FIG 9.

Positive phospho-switches and allosteric switches controlled by JNK. (A) A simple positive switch acting on Elk1. Phosphorylation of the ETS transcription factor Elk1 by JNK1 (or ERK1/2) on multiple sites at its transactivation region creates a new linear motif. This protein-protein interaction motif binds to the histone acetyltransferase CBP/P300, likely through its second TAZ zinc finger domain. Thus, Elk1 can recruit chromatin-modifying enzymes that enhance transcription of its target genes. (B) A complex positive switch exemplified by phosphodegron systems. Several substrates of JNK, such as c-Myc, contain phosphodegron motifs.
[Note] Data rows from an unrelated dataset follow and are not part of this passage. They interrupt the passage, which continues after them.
`config.mk`:
```
export PLATFORM = sky130hd
export DESIGN_NAME = sip_stream_feeder
export DESIGN_NICKNAME = d
export VERILOG_FILES = /design/src/rtl/sip_stream_feeder.sv
export SDC_FILE = /design/constraint.sdc
export NUM_CORES = 1
export LEC_CHECK = 0
export BUFFER_PORTS_ARGS = -buffer_cell sky130_fd_sc_hd__buf_2
export CAP_MARGIN = 20
export CORE_AREA = 2 2 208 210
export CTS_CLUSTER_DIAMETER = 100
export CTS_CLUSTER_SIZE = 30
export DETAILED_ROUTE_END_ITERATION = 8
export DIE_AREA = 0 0 210 212
export MAX_ROUTING_LAYER = met4
export PLACE_DENSITY_LB_ADDON = 0.15
export SYNTH_ARGS = -nofsm -noshare
export SYNTH_HDL_FRONTEND = slang
export SYNTH_SLANG_ARGS = --single-unit
```
`constraint.sdc`:
```
create_clock -name clock -period 7.85 [get_ports clock]
set_clock_uncertainty 0.15 [all_clocks]
set_input_delay 1.1775 -clock clock [delete_from_list [all_inputs] [get_ports clock]]
set_output_delay 1.1775 -clock clock [all_outputs]
set_load 0.02 [all_outputs]
```
==> src/rtl/slow_hold_pkg.sv <==
// Shared constants for the slow-mode hold logic: FSM encodings and the device
// index order, which matches the bit order of the slow-device config register.
package slow_hold_pkg;
  localparam logic [1:0] ST_IDLE  = 2'd0;
  localparam logic [1:0] ST_HOLD  = 2'd1;
  localparam logic [1:0] ST_COUNT = 2'd2;

  localparam int DEV_IACK = 0;
  localparam int DEV_VIA  = 1;
  localparam int DEV_IWM  = 2;
  localparam int DEV_SCC  = 3;
  localparam int DEV_SCSI = 4;
  localparam int DEV_SND  = 5;
  localparam int NUM_DEV  = 6;
endpackage

==> src/rtl/slow_tick.sv <==
// Timeout prescaler: counts 0..TICK_DIV-1 while enabled, held at 0 while cleared.
// Tick is a one-cycle pulse on the last prescaler value.
module slow_tick #(
  parameter int TICK_DIV = 64
) (
  input  logic CLK,
  input  logic nPOR,
  input  logic clr,
  input  logic en,
  output logic tick
);
  localparam int PW = (TICK_DIV > 1) ? $clog2(TICK_DIV) : 1;
  localparam logic [PW-1:0] LAST = PW'(TICK_DIV - 1);

  logic [PW-1:0] pre_q, pre_d;

  always_comb begin
    pre_d = pre_q;
    if (clr)
      pre_d = '0;
    else if (en)
      pre_d = (pre_q == LAST) ? '0 : pre_q + 1'b1;
  end

  always_ff @(posedge CLK or negedge nPOR) begin
    if (!nPOR)
      pre_q <= '0;
    else
      pre_q <= pre_d;
  end

  assign tick = en && !clr && (pre_q == LAST);
endmodule

==> src/rtl/slow_hold.sv <==
// Holds the accelerator in slow mode while an access hits a slow-enabled device,
// then for SlowTimeout ticks of TICK_DIV cycles after the access ends.
module slow_hold
  import slow_hold_pkg::*;
#(
  parameter int TICK_DIV = 64
) (
  input  logic       CLK,
  input  logic       nPOR,
  input  logic       BACT,
  input  logic       IACKCS,
  input  logic       VIACS,
  input  logic       IWMCS,
  input  logic       SCCCS,
  input  logic       SCSICS,
  input  logic       SndCS,
  input  logic       SlowIACK,
  input  logic       SlowVIA,
  input  logic       SlowIWM,
  input  logic       SlowSCC,
  input  logic       SlowSCSI,
  input  logic       SlowSnd,
  input  logic       SlowClockGate,
  input  logic [3:0] SlowTimeout,
  output logic       SlowReq,
  output logic       ClockGateReq,
  output logic [1:0] SlowState
);
  logic [NUM_DEV-1:0] dev_cs, dev_slow;
  logic               hit, tick;
  logic [1:0]         state_q, state_d;
  logic [3:0]         cnt_q, cnt_d;
  logic               slow_req_q, cg_req_q;

  assign dev_cs[DEV_IACK]   = IACKCS;
  assign dev_cs[DEV_VIA]    = VIACS;
  assign dev_cs[DEV_IWM]    = IWMCS;
  assign dev_cs[DEV_SCC]    = SCCCS;
  assign dev_cs[DEV_SCSI]   = SCSICS;
  assign dev_cs[DEV_SND]    = SndCS;
  assign dev_slow[DEV_IACK] = SlowIACK;
  assign dev_slow[DEV_VIA]  = SlowVIA;
  assign dev_slow[DEV_IWM]  = SlowIWM;
  assign dev_slow[DEV_SCC]  = SlowSCC;
  assign dev_slow[DEV_SCSI] = SlowSCSI;
  assign dev_slow[DEV_SND]  = SlowSnd;

  assign hit = BACT && |(dev_cs & dev_slow);

  slow_tick #(.TICK_DIV(TICK_DIV)) u_tick (
    .CLK  (CLK),
    .nPOR (nPOR),
    .clr  (state_q != ST_COUNT),
    .en   (state_q == ST_COUNT),
    .tick (tick)
  );

  // A hit in COUNT beats a coincident final tick.
  always_comb begin
    state_d = state_q;
    cnt_d   = cnt_q;
    case (state_q)
      ST_IDLE: if (hit) state_d = ST_HOLD;
      ST_HOLD: begin
        if (!BACT) begin
          if (SlowTimeout == 4'd0) begin
            state_d = ST_IDLE;
          end else begin
            state_d = ST_COUNT;
            cnt_d   = SlowTimeout;
          end
        end
      end
      ST_COUNT: begin
        if (hit) begin
          state_d = ST_HOLD;
          cnt_d   = 4'd0;
        end else if (tick) begin
          if (cnt_q == 4'd1) begin
            state_d = ST_IDLE;
            cnt_d   = 4'd0;
          end else begin
            cnt_d = cnt_q - 4'd1;
          end
        end
      end
      default: begin
        state_d = ST_IDLE;
        cnt_d   = 4'd0;
      end
    endcase
  end

  always_ff @(posedge CLK or negedge nPOR) begin
    if (!nPOR) begin
      state_q    <= ST_IDLE;
      cnt_q      <= 4'd0;
      slow_req_q <= 1'b0;
      cg_req_q   <= 1'b0;
    end else begin
      state_q    <= state_d;
      cnt_q      <= cnt_d;
      slow_req_q <= (state_d != ST_IDLE);
      cg_req_q   <= (state_d != ST_IDLE) && SlowClockGate;
    end
  end

  assign SlowReq      = slow_req_q;
  assign ClockGateReq = cg_req_q;
  assign SlowState    = state_q;
endmodule

==> config.mk <==
export PLATFORM = sky130hd
export DESIGN_NAME = slow_hold
export DESIGN_NICKNAME = d
export VERILOG_FILES = /design/src/rtl/slow_hold_pkg.sv /design/src/rtl/slow_tick.sv /design/src/rtl/slow_hold.sv
export SDC_FILE = /design/constraint.sdc
export NUM_CORES = 1
export LEC_CHECK = 0
export CORE_MARGIN = 2
export CORE_UTILIZATION = 42
export CTS_BUF_LIST = sky130_fd_sc_hd__clkbuf_16
export DETAILED_ROUTE_END_ITERATION = 12
export GPL_ROUTABILITY_DRIVEN = 0
export HOLD_SLACK_MARGIN = 0.06
export PLACE_DENSITY = 0.79
export REMOVE_ABC_BUFFERS = 1
export SYNTH_ARGS = -nofsm -noshare
export SYNTH_HDL_FRONTEND = slang
export SYNTH_HIERARCHICAL = 1
export SYNTH_SLANG_ARGS = --single-unit
export TNS_END_PERCENT = 30
==> constraint.sdc <==
create_clock -name CLK -period 2.3 [get_ports CLK]
set_clock_uncertainty 0.15 [all_clocks]
set_input_delay 0.46 -clock CLK [delete_from_list [all_inputs] [get_ports CLK]]
set_output_delay 0.46 -clock CLK [all_outputs]
set_load 0.01 [all_outputs]
==> impl_metrics.yaml, run 1 <==
sta:
  final-hold-violation-count: 0
  rsz0062_at_grt: "yes"
  period_share: 0.948
  min_period_ns: 2.18
  hold_slack_ns: 0.370
  worstMarginPinSlew_ns: 0.660
  max_freq_mhz: 459
  finalMaxSlewViolations: 0
  setup-violations-final: 0
  slew_headroom: 0.559
  worst_slack_ns: 0.119
critical_path:
  crit_chain: "ha_2, nand4_1, or2_4, nor3b_4, nand2_1, a222oi_1, o32ai_1, or2_1"
  cp.arrival_ns: 2.16
  start_kind: "register"
  r2r_slack_ns: 0.12
  cp.required_ns: 2.28
  cp_slowest_cell: "dfrtp_1"
  path_class: "register to register"
  slowest_delay_ns: 0.36
  endpoint_kind: "register"
  critPathMaxFanout: 3
synthesis:
  ys_types: 37
  ys_seq_area_frac: 0.385
  synth_top_area_frac: 0.385
  synth_area_leaders: "dfrtp_1 39%, ha_1 9.6%, inv_1 4.1%"
  yosys.area.top_type: "dfrtp_1"
  synth_seq_cells: 14
  synth_top_family_by_area: "compound AO/OA/AOI/OAI gates"
  syn-mean-instance-area_um2: 9.28
  synth-simple-area-share: 0.206
  ys_warn_count: 6
  syn_inst: 98
  synth_xor_area_frac: 0.0289
  synth-compound-area-share: 0.217
  syn_area_um2: 910
  synth_fa_ha_area_frac: 0.0963
  muxShareOfSynthArea: 0.0110
floorplan:
  num_rows: 16
  die_h_um: 50.5
  die_x_um: 50.5
  start_util: 0.454
  ios: 24
  die-area_mm2: 0.00255
  core_area_mm2: 0.00200
placed_design:
  hpwl_mm: 1.63
  portBuffers: 23
  dpl_worst_slack_ns: -0.0685
  placedInstanceArea_mm2: 0.00124
routing:
  ant_nets: 0
  wire_per_inst_um: 13.0
  wl_mm: 2.08
  num_vias: 893
  vias_per_cell: 5.58
  drcViolationCount: 0
  drtIter0Drc: 22
  first_pass_iters: 4
pwr:
  vdd_drop_max_uv: 549
  power.leakage_nw: 0.578
  p_per_area_mw_per_mm2: 957
grt:
  antenna_found_initial: 0
  grt_max_degree: 15
  grt_usage: 0.194
  grt.overflow.total: 0
  grt_pass1_wl_mm: 3.75
  grt_pass1_vias: 945
worst_hold_path:
  hp-class: "register to register"
cells_and_area:
  final_cell_mix: "23 x clkdlybuf4s50_1, 14 x dfrtp_1, 11 x buf_4, 10 x inv_1, 9 x nand2_1"
  fin_area_mm2: 0.00136
  insertedDiodeCount: 0
  layout_commonest_cell: "clkdlybuf4s50_1"
  final_layout_size_suffix_gt1_frac: 0.195
  area_growth_pct: 49.2
  nets: 161
clocking:
  htree_levels: 1
  clk_path_buf_depth: 2
  holdBufCountCts: 0
  cts_root_buf: "clkbuf_16"
  clock_latency_ns: 0.24
  clkTransAtPathRegs_ns: 0.05
  cts.sinks: 14
  numCtsBuffers: 3
  cts_tree: "done"
  post_cts_buffers: 0
outcome:
  outcome: "finished clean"
job:
  drv_cap: 0
-- kinds of logic after synthesis --
| family | count (synthesis) |
|---|---|
| adders and majority gates | 7 |
| buffers and inverters | 13 |
| DFF | 14 |
| and+or+nand+nor | 34 |
| muxes | 1 |
| xor gates and xnor gates | 3 |
| AOI/OAI and AO/OA | 26 |
-- repair_timing --
action                                  in CTS  in global routing
resized for setup                            1                 10
pin swaps                                    1                  0
endpoints found under the setup margin       6                  6
gates cloned                                 0                  0
hold endpoints to repair                     0                  0
-- worst max-delay path: cells and delay by family (launching register included) --
family	cells	cell delay (ns)
DFF	1	0.36
and+or+nand+nor	5	0.91
adders and majority gates	1	0.19
AOI/OAI and AO/OA	2	0.46
-- report_power, final --
group,internal (mW),total (mW),switching [mW]
Sequential,0.302,0.338,0.0364
Combinational,0.318,0.636,0.318
Clock,0.229,0.325,0.0956
-- layout make-up --
type                       count  area (µm²)
tap                           27        33.8
clock inverter                 1        3.75
timing repair buffer          34         313
sequential                    14         350
inverter                      10        37.5
fill                         163         644
clock buffer                   3        75.1
multi-input combinational     71         544
-- Yosys cell counts --
| cell type | instances |
|---|---|
| xor2_1 | 3 |
| nand3b_1 | 1 |
| o21ai_0 | 4 |
| or2_2 | 2 |
| o31ai_1 | 1 |
| a31oi_1 | 3 |
| clkbuf_1 | 2 |
| nor3_2 | 1 |
| o31a_1 | 2 |
| buf_2 | 1 |
| nor2_1 | 6 |
| a31o_2 | 1 |
| a22oi_1 | 3 |
| or3_1 | 1 |
| nand2b_1 | 2 |
| o21a_1 | 1 |
| nand4_1 | 2 |
| o22ai_1 | 1 |
| nand2_1 | 9 |
| a221o_1 | 1 |
| nand3_2 | 1 |
| a22o_1 | 3 |
| a311oi_1 | 1 |
| inv_1 | 10 |
| nand3_1 | 3 |
| or2_1 | 1 |
| a222oi_1 | 1 |
| a21o_2 | 1 |
| nor3_1 | 1 |
| or4_4 | 1 |
| o32ai_1 | 1 |
| a32oi_1 | 1 |
| dfrtp_1 | 14 |
| ha_1 | 7 |
| nor3b_1 | 3 |
| mux2i_1 | 1 |
| a211oi_1 | 1 |
-- metrics by stage --
step / total power [mW] / cells / TNS, ns / utilization
final: 1.30 / 160 / 0 / 0.678
after floorplan: 0.680 / 95 / -0.319 / -
after global routing: 1.40 / 160 / -0.0664 / 0.678
after global placement: 0.900 / 156 / -0.0293 / 0.621
after detailed placement: 0.925 / 156 / -0.275 / 0.621
after CTS: 1.26 / 160 / 0 / 0.663
-- state kept, by name, summed over array words and instances, names as in the netlist --
name	flops
u_tick/pre_q	6
cnt_q	4
SlowState	2
ClockGateReq	1
SlowReq	1
-- per-layer routing --
metal  vias up  wire length, µm  global-route usage
met2        41             1120               0.351
met1       418              779               0.214
met3         2              161              0.0327
met5         -                0                   0
li1        432                -                   -
met4         0               23               0.104
-- worst paths after layout --
path,start,cells past startpoint,endpoint
setup reg to reg,u_tick/pre_q[0],8,SlowReq
hold reg to reg,cnt_q[1],2,cnt_q[1]
setup / recovery,u_tick/pre_q[0],8,SlowReq
min in group asynchronous,nPOR,1,u_tick/pre_q[2]
max in group asynchronous,nPOR,1,u_tick/pre_q[0]
hold / removal,cnt_q[1],2,cnt_q[1]
(Power assumes the default switching activity.)
==> run 2: changes to the inputs <==
--- a/config.mk
+++ b/config.mk
@@ -5,6 +5,7 @@
 export SDC_FILE = /design/constraint.sdc
 export NUM_CORES = 1
 export LEC_CHECK = 0
+export CORE_ASPECT_RATIO = 1.2
 export CORE_MARGIN = 2
 export CORE_UTILIZATION = 42
 export CTS_BUF_LIST = sky130_fd_sc_hd__clkbuf_16
==> run 2 against run 1 <==
  * Cell area down 1.0%
  * Flip-flop and latch count is the same
  * Final cell count did not move
  * Clock-buffer cell count is the same
  * Register-to-register slack worse by 0.10 ns
  * Sequential share of layout area increased by 0.26 points
  * Via count shrank 0.90%
  * Setup slack got worse by 0.10 ns
  * Clock power shrank 4%
  * Critical endpoint unchanged
  * Largest cell class unchanged
==> impl_metrics.yaml, run 2 (same netlist as run 1, synthesis figures left out) <==
cells_and_area:
  final_cell_mix: "23 x clkdlybuf4s50_1, 14 x dfrtp_1, 10 x inv_1, 9 x nand2_1, 9 x buf_4"
  final_layout_size_suffix_gt1_frac: 0.177
  layout_commonest_cell: "clkdlybuf4s50_1"
  final-seq-area_um2: 350
  largest_reg_flops: 6
  fill_cells: 154
  regMostFlops: "u_tick/pre_q"
  insertedDiodeCount: 0
  area_growth_pct: 47.7
  nets: 159
  multi_input_area_um2: 546
clocking:
  cts.sinks: 14
  post_cts_buffers: 0
  cts_tree: "done"
  clock_latency_ns: 0.24
  numCtsBuffers: 3
  htree_levels: 1
  clk_path_buf_depth: 2
  clkTransAtPathRegs_ns: 0.04
  cts_root_buf: "clkbuf_16"
pwr:
  switchingPower_uw: 430
  p_per_area_mw_per_mm2: 942
  internal_power_uw: 836
  p_comb_frac: 0.486
  p_total_mw: 1.27
  p_clk_frac: 0.247
  power.leakage_nw: 0.562
  vdd_drop_max_uv: 598
  p_sw_frac: 0.340
  pwr-share-seq: 0.268
routing:
  vias_per_cell: 5.53
  drtIter0Drc: 20
  wl_mm: 2.11
  num_vias: 885
  drcViolationCount: 0
  first_pass_iters: 4
  wire_per_inst_um: 13.2
  ant_nets: 0
grt:
  met3_usage: 0.0422
  grt_max_degree: 15
  grt_use_met1: 0.211
  grt_pass1_wl_mm: 3.59
  grt_usage: 0.197
  grt_pass1_vias: 881
  antenna_found_initial: 0
  grt.busiest_layer: "met2"
  grt.overflow.total: 0
  use_met2: 0.361
critical_path:
  reg2reg_depth: 9
  r2r_start: "u_tick/pre_q[0]"
  cp.required_ns: 2.27
  start_kind: "register"
  cp-startpoint: "u_tick/pre_q[0]"
  endpoint_kind: "register"
  cp.arrival_ns: 2.25
  critPathMaxFanout: 4
  path_class: "register to register"
sta:
  worstMarginPinSlew_ns: 0.625
  min_period_ns: 2.28
  slew_headroom: 0.582
  finalMaxSlewViolations: 0
  rsz0062_at_grt: "yes"
  period_share: 0.992
  tns_ns: 0
  hold_slack_ns: 0.357
  final-hold-violation-count: 0
  setup-violations-final: 0
  max_freq_mhz: 438
worst_hold_path:
  hp-start: "cnt_q[1]"
  worstHoldPathCells: 2
  hp-class: "register to register"
floorplan:
  die_h_um: 55.0
  core_area_mm2: 0.00205
  die-area_mm2: 0.00256
  num_rows: 18
  ios: 24
  die_x_um: 46.5
  start_util: 0.444
placed_design:
  portBuffers: 23
  hpwl_mm: 1.60
job:
  drv_cap: 0
outcome:
  outcome: "finished clean"
-- run 2: cell types whose count changed in the layout (fill, tap and decap cells not counted), sizes merged --
cell / delta
buf: -2
clkinv: -1
-- run 2: final cells by class --
cell class                      count  share of cell area
Sequential cell                    14               0.261
Timing Repair Buffer               32               0.222
Multi-Input combinational cell     71               0.406
Tap cell                           30              0.0279
Inverter                           10              0.0279
Clock buffer                        3              0.0559
-- run 2: metal layers --
layer	wire [µm]	vias to the layer above
met5	0	-
met4	40	0
met3	86	6
met2	1160	31
met1	825	424
li1	-	424
-- run 2: worst paths after layout --
path	end	slack, ns
max reg2reg	SlowReq	0.02
min	cnt_q[1]	0.36
max	SlowReq	0.02
min in group asynchronous	cnt_q[3]	0.47
max in group asynchronous	SlowReq	1.13
min reg2reg	cnt_q[1]	0.36
-- run 2: critical path, stage by stage (launching register included) --
cell and delay, ns:
dfrtp_1 0.40, ha_4 0.16, nand4_1 0.10, or2_4 0.27, nor3b_4 0.20, nand2_1 0.09
buf_4 0.15, o21ai_0 0.24, a211oi_1 0.16, or2_1 0.23
-- run 2: per-stage QoR --
step / setup WS [ns] / instance area [µm²] / utilization / cells
6_report: 0.0185 / 1340 / 0.656 / 160
4_1_cts: 0.0105 / 1320 / 0.642 / 160
3_3_place_gp: -0.0313 / 1230 / 0.601 / 157
5_1_grt: -0.0602 / 1340 / 0.656 / 160
2_1_floorplan: -0.0821 / 897 / - / 95
3_5_place_dp: -0.0662 / 1230 / 0.601 / 157
-- run 2: power by group through the flow --
stage               Combinational (mW)  Clock (mW)  Sequential, mW
floorplan                        0.322           0           0.359
global route                     0.681       0.333           0.344
detailed placement               0.576           0           0.339
global placement                 0.560           0           0.338
finish                           0.614       0.312           0.339
CTS                              0.586       0.318           0.337
-- run 2: what timing repair did --
item                                   in CTS  in global routing
hold buffers                                0                  0
pin swaps                                   0                  3
setup endpoints to repair                   6                  6
resized for setup                           3                  6
endpoints found under the hold margin       0                  0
Multistep phosphorylation of such a motif (using GSK3) results in the recruitment of an E3 ubiquitin ligase complex containing the recognition subunit FBW7. Subsequent ubiquitinylation will then generate another new protein-protein interaction, this time with the lid of the proteasome. The result is usually the degradation of the ubiquitinylated protein, which in this sense is an inhibitory outcome (despite all protein-protein interactions being positive). (C) An allosteric switch on RXRα elicited by JNK-dependent phosphorylation of a regulatory loop. The retinoid X receptor α is an allosterically sensitive protein which only recruits the coactivator NCoA2 in its ligand (11-cis-retinoic acid [11-CRA])-bound state. The JNK-phosphorylated loop is directly adjacent to the ligand-binding pocket, and all available evidence suggests that it will bind back to the pocket when modified. The consequential distortion of the ligand-binding site would not only elicit release of 11-CRA, but also its coactivators, thus shutting down RXRα-dependent transcription.